The organism grows in temperatures between 37 and 63 °C, with optimum growth at 45–50 °C, and grows in NaCl concentrations up to 10%. S. rectivigula grows on a wide variety of media, including yeast malt agar and tryptone soy agar.

It is non-acid fast, spore-forming, non-hemolytic, and is lysozyme sensitive. Additionally, it hydrolyzes esculin, arbutin, urea, allantoin, and uric acid, and degrades xanthine, hypoxanthine, tyrosine, gelatin, and casein. Adenine, elastin, starch, chitin, and xylan are not degraded, and glucose, xylose, fructose, sucrose, raffinose, mannitol, and inositol are utilized by this bacterium as sole carbon sources.

== Medical relevance ==
Saccharopolyspora rectivirgula is best known as being an etiological agent of farmer's lung.
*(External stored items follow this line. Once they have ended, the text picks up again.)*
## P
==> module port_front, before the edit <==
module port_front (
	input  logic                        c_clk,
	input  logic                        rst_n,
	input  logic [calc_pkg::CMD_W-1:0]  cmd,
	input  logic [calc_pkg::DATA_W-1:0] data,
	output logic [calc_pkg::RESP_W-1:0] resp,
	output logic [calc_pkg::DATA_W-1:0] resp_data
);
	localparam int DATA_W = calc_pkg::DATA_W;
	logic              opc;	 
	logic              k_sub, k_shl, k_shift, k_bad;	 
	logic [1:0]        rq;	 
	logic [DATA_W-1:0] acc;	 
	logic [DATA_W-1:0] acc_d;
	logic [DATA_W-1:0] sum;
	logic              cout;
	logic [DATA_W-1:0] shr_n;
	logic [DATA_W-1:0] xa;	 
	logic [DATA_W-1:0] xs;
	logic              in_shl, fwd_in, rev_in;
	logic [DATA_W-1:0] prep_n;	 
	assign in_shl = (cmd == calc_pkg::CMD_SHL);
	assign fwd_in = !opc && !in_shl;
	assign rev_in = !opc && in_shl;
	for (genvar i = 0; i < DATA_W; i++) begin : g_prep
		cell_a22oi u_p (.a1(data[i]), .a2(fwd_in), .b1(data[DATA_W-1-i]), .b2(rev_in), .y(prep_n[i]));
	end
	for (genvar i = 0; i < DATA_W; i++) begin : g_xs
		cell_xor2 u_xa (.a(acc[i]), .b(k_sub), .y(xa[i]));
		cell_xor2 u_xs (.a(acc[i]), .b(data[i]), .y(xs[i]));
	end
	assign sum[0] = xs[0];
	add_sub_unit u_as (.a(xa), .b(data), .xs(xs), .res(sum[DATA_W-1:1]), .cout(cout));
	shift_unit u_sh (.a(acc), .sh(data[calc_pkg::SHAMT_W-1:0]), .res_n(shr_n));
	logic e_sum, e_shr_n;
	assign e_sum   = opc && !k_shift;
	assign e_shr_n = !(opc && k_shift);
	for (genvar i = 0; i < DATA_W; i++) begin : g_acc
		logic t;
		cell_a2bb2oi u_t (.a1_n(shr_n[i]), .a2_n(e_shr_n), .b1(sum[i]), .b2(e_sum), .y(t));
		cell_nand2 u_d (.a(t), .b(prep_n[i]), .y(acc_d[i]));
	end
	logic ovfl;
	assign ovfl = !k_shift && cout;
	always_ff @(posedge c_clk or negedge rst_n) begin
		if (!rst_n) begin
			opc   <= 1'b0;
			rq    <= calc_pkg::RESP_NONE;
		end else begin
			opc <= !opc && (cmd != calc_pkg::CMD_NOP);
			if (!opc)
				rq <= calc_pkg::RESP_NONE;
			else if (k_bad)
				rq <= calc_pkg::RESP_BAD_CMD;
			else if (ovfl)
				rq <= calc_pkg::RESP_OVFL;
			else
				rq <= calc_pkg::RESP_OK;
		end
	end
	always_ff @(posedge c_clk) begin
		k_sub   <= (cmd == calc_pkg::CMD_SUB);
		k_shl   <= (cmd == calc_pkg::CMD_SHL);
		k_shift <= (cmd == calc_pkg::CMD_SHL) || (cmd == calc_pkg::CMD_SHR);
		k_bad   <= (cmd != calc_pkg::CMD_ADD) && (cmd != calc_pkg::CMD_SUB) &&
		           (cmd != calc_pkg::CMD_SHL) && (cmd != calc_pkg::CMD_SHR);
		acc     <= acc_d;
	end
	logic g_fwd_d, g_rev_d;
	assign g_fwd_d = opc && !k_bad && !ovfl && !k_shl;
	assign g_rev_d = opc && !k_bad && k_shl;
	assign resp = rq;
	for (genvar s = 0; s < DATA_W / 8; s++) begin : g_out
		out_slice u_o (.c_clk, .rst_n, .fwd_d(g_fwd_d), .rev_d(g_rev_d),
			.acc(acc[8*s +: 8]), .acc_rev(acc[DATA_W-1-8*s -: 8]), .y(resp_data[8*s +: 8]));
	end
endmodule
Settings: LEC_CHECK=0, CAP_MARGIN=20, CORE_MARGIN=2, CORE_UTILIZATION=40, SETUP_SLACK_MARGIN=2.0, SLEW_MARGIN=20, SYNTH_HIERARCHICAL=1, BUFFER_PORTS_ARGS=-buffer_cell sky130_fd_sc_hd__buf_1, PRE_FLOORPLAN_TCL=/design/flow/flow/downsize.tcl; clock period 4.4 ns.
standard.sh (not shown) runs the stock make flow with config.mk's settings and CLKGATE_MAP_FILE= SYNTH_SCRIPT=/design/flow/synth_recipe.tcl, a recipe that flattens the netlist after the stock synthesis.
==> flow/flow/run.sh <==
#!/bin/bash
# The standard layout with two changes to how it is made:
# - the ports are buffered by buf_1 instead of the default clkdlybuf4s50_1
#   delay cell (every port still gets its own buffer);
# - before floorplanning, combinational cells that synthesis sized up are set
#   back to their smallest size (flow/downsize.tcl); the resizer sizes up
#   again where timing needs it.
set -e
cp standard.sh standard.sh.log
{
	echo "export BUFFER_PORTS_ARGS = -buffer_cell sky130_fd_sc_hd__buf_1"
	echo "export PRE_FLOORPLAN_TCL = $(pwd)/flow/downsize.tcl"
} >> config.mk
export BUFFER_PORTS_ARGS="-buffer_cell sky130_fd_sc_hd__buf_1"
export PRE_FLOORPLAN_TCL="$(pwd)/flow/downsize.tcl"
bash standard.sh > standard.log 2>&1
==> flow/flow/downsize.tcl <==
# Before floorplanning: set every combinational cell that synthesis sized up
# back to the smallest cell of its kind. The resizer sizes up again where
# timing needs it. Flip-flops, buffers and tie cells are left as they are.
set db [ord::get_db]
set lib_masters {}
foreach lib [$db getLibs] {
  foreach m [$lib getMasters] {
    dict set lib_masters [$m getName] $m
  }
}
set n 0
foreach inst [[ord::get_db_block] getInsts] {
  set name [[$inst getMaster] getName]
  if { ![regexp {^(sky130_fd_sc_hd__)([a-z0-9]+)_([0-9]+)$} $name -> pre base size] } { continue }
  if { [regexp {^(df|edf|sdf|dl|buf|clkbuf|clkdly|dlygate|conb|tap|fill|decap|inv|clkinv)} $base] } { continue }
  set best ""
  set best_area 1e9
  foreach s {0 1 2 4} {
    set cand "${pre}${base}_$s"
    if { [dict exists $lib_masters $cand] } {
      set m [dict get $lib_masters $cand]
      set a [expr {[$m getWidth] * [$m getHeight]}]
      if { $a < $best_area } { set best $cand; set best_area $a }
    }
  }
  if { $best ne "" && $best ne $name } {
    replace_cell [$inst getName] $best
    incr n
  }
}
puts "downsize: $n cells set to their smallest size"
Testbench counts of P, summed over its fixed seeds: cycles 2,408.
From an optimization exercise on the open Yosys and OpenROAD flow, aimed at small area and a short achievable clock period; shortcuts taken in it are not production practice.
At most, simulation tests tie the RTL to the original design; equivalence was not proved.
The flow treats the clock pin as an ideal source. Dropping or thinning the clock tree relies on that and would not hold on a real chip.
Power figures rest on the tool's default switching activity, not on a simulated workload.

==> flow/design.v (excerpt) <==
module edgeDetector (
    input  logic            iCLK,
    input  logic            iRST,
    input  videoPkg::pixelT iPixel,
    input  logic            iValid,
    input  videoPkg::coordT iX,
    input  videoPkg::coordT iY,
    input  logic            iVertical,
    output videoPkg::pixelT oEdge,
    output logic            oValid
);
Size: about 500 flip-flops, roughly 51 I/O pins, about 17,000 sq um of cells after synthesis.
==> module rowWindow, before the edit <==
module rowWindow (
    input  logic            iCLK,
    input  logic            iPixel_valid,
    input  videoPkg::pixelT iPixel,
    output logic [2*16+2:1][12-1:0] oTap
);
    localparam int DEPTH = 2 * 16 + 2;
    logic [DEPTH:1][12-1:0] chain;
    always_ff @(posedge iCLK) begin
        if (iPixel_valid) begin
            chain[1] <= iPixel;
            for (int k = 2; k <= DEPTH; k++) begin
                chain[k] <= chain[k-1];
            end
        end
    end
    assign oTap = chain;
endmodule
Farmer's lung is one of the two most common forms of extrinsic allergic alveolitis, the other being pigeon breeder's disease. The symptoms result from sensitization and repeated inhalation of an antigen, and immunopathogenesis appears to involve both type III antigen-antibody complex and type IV cell-mediated delayed hypersensitivity responses to the offending antigen. Symptoms can vary depending on whether the disease is acute, subacute or chronic, but are nonspecific and can include acute cough, dyspnea, fever, malaise and anorexia.

Diagnosis of hypersensitivity pneumonitis can rely on either the demonstration in the patient's serum of precipitating antibodies to the causal antigen, a positive laboratory culture/PCR result for the offending pathogen or chest radiographs of pulmonary infiltrates compatible with hypersensitivity pneumonitis. A majority of patients with acute farmer's lung demonstrate precipitating serum antibodies in double-gel diffusion tests to an antigenic extract of S. rectivirgula.

Treatment usually involves avoidance of re-exposure to the causative antigens, as well as corticosteroids to improve pathologic lesions and inflammation.